Tuesday, March 30, 2010

Hi and Lois: Everything has a cost.

On its face, today's Hi and Lois might seem absurd. But, in fact, it's quite astute. All of the problems facing the country today really can be traced back to the public library, which was the first in a long line of progressive movements designed to lead the United States of America into socialist bondage. Yes, I know it's hard to remember now, but there really was once a time when people were free in this country, back before Obama and civil rights and medicare and social security and feminism and the abolition of slavery and libraries.

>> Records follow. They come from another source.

--- src/rtl/bound_flasher_monitor.sv ---
// Passive observer for the bound-flasher LED bar. It decodes the thermometer
// code back into a level, tracks the run direction and reversals, records the
// most recent peak and valley, and pulses err on malformed codes or illegal
// level moves. It never drives the bar.
module bound_flasher_monitor #(
  parameter int unsigned WIDTH = 16,
  parameter int unsigned LVL_W = 5,
  parameter int unsigned CNT_W = 4
) (
  input  logic             clk,
  input  logic             rst,
  input  logic [WIDTH-1:0] led_in,
  input  logic             sample_en,
  output logic [LVL_W-1:0] level,
  output logic [1:0]       state,
  output logic [CNT_W-1:0] turn_cnt,
  output logic [LVL_W-1:0] peak,
  output logic [LVL_W-1:0] valley,
  output logic             seq_done,
  output logic             err,
  output logic [1:0]       err_code
);

  typedef enum logic [1:0] {
    StUnsync = 2'b00,
    StIdle   = 2'b01,
    StUp     = 2'b10,
    StDown   = 2'b11
  } state_e;

  localparam logic [1:0]   ErrBad   = 2'b01;
  localparam logic [1:0]   ErrStep  = 2'b10;
  localparam logic [1:0]   ErrStall = 2'b11;
  localparam logic [LVL_W:0] One    = {{LVL_W{1'b0}}, 1'b1};

  state_e           state_q;
  logic [LVL_W-1:0] level_q;
  logic [LVL_W-1:0] peak_q;
  logic [LVL_W-1:0] valley_q;
  logic [CNT_W-1:0] turn_q;
  logic             seq_done_q;
  logic             err_q;
  logic [1:0]       err_code_q;

  logic [WIDTH:0]   led_ext;
  logic [WIDTH:0]   led_inc;
  logic             code_ok;
  logic [LVL_W-1:0] lvl_new;
  logic [LVL_W:0]   l_ext;
  logic [LVL_W:0]   p_ext;
  logic             l_inc;
  logic             l_dec;
  logic             l_same;
  logic             l_zero;
  logic             l_one;
  logic             p_zero;
  logic             p_ge2;
  logic [CNT_W-1:0] turn_next;

  // Code check in WIDTH+1 bits so all-ones (full bar) counts as valid.
  assign led_ext = {1'b0, led_in};
  assign led_inc = led_ext + {{WIDTH{1'b0}}, 1'b1};
  assign code_ok = ((led_ext & led_inc) == '0);

  // Popcount of the bar; equals the level whenever the code is valid.
  always_comb begin
    lvl_new = '0;
    for (int i = 0; i < int'(WIDTH); i++) begin
      lvl_new = lvl_new + LVL_W'(led_in[i]);
    end
  end

  // Level relationships, evaluated one bit wider so P+1 never wraps.
  always_comb begin
    l_ext     = {1'b0, lvl_new};
    p_ext     = {1'b0, level_q};
    l_inc     = (l_ext == p_ext + One);
    l_dec     = (level_q != '0) && (l_ext + One == p_ext);
    l_same    = (lvl_new == level_q);
    l_zero    = (lvl_new == '0);
    l_one     = (lvl_new == LVL_W'(1));
    p_zero    = (level_q == '0);
    p_ge2     = (level_q >= LVL_W'(2));
    turn_next = (&turn_q) ? turn_q : turn_q + CNT_W'(1);
  end

  // Run-state FSM with all outputs registered; pulses default low each cycle.
  always_ff @(posedge clk or posedge rst) begin
    if (rst) begin
      state_q    <= StUnsync;
      level_q    <= '0;
      peak_q     <= '0;
      valley_q   <= '0;
      turn_q     <= '0;
      seq_done_q <= 1'b0;
      err_q      <= 1'b0;
      err_code_q <= 2'b00;
    end else begin
      seq_done_q <= 1'b0;
      err_q      <= 1'b0;
      if (sample_en) begin
        if (!code_ok) begin
          // Malformed bar: resync, but keep the last good level.
          err_q      <= 1'b1;
          err_code_q <= ErrBad;
          state_q    <= StUnsync;
          turn_q     <= '0;
          peak_q     <= '0;
          valley_q   <= '0;
        end else begin
          unique case (state_q)
            StUnsync: begin
              level_q <= lvl_new;
              if (l_zero) state_q <= StIdle;
            end
            StIdle: begin
              if (l_one) begin
                state_q  <= StUp;
                level_q  <= lvl_new;
                turn_q   <= '0;
                peak_q   <= '0;
                valley_q <= '0;
              end else if (!l_zero) begin
                err_q      <= 1'b1;
                err_code_q <= ErrStep;
                state_q    <= StUnsync;
                level_q    <= lvl_new;
                turn_q     <= '0;
                peak_q     <= '0;
                valley_q   <= '0;
              end
            end
            StUp: begin
              if (l_inc) begin
                level_q <= lvl_new;
              end else if (l_dec) begin
                state_q <= StDown;
                level_q <= lvl_new;
                turn_q  <= turn_next;
                peak_q  <= level_q;
              end else if (l_zero && p_ge2) begin
                state_q    <= StIdle;
                level_q    <= '0;
                seq_done_q <= 1'b1;
              end else begin
                err_q      <= 1'b1;
                err_code_q <= l_same ? ErrStall : ErrStep;
                state_q    <= StUnsync;
                level_q    <= lvl_new;
                turn_q     <= '0;
                peak_q     <= '0;
                valley_q   <= '0;
              end
            end
            StDown: begin
              if (l_dec) begin
                level_q <= lvl_new;
              end else if (l_inc) begin
                state_q  <= StUp;
                level_q  <= lvl_new;
                turn_q   <= turn_next;
                valley_q <= level_q;
              end else if (l_zero && (p_ge2 || p_zero)) begin
                // Second zero after reaching the bottom ends the run.
                state_q    <= StIdle;
                level_q    <= '0;
                seq_done_q <= 1'b1;
              end else begin
                err_q      <= 1'b1;
                err_code_q <= (l_same && !p_zero) ? ErrStall : ErrStep;
                state_q    <= StUnsync;
                level_q    <= lvl_new;
                turn_q     <= '0;
                peak_q     <= '0;
                valley_q   <= '0;
              end
            end
            default: state_q <= StUnsync;
          endcase
        end
      end
    end
  end

  assign level    = level_q;
  assign state    = state_q;
  assign turn_cnt = turn_q;
  assign peak     = peak_q;
  assign valley   = valley_q;
  assign seq_done = seq_done_q;
  assign err      = err_q;
  assign err_code = err_code_q;

endmodule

Like all of those other programs, and as this comic so beautifully depicts, the purpose of the public library* is to destroy the free market, thus putting every company out of business, thus rendering everybody unemployed, thus forcing people to become dependent on the state, thus providing justification to grow the state even more and impose even more crippling taxes, thus forcing even more dependency, thus making people lazy, thus destroying people's souls, thus destroying religion, thus killing God, thus leading us all into the terrible, gaping maw of destruction, which is, of course, precisely the situation we face today.

*One of the first of which was instituted by that notorious communist, Benjamin Franklin.

3 comments:

  1. Ironically, it's far more likely that "Corner Books" was forced out of business by Amazon.com and Barnes & Noble. But we mustn't criticize our precious free markets, must we?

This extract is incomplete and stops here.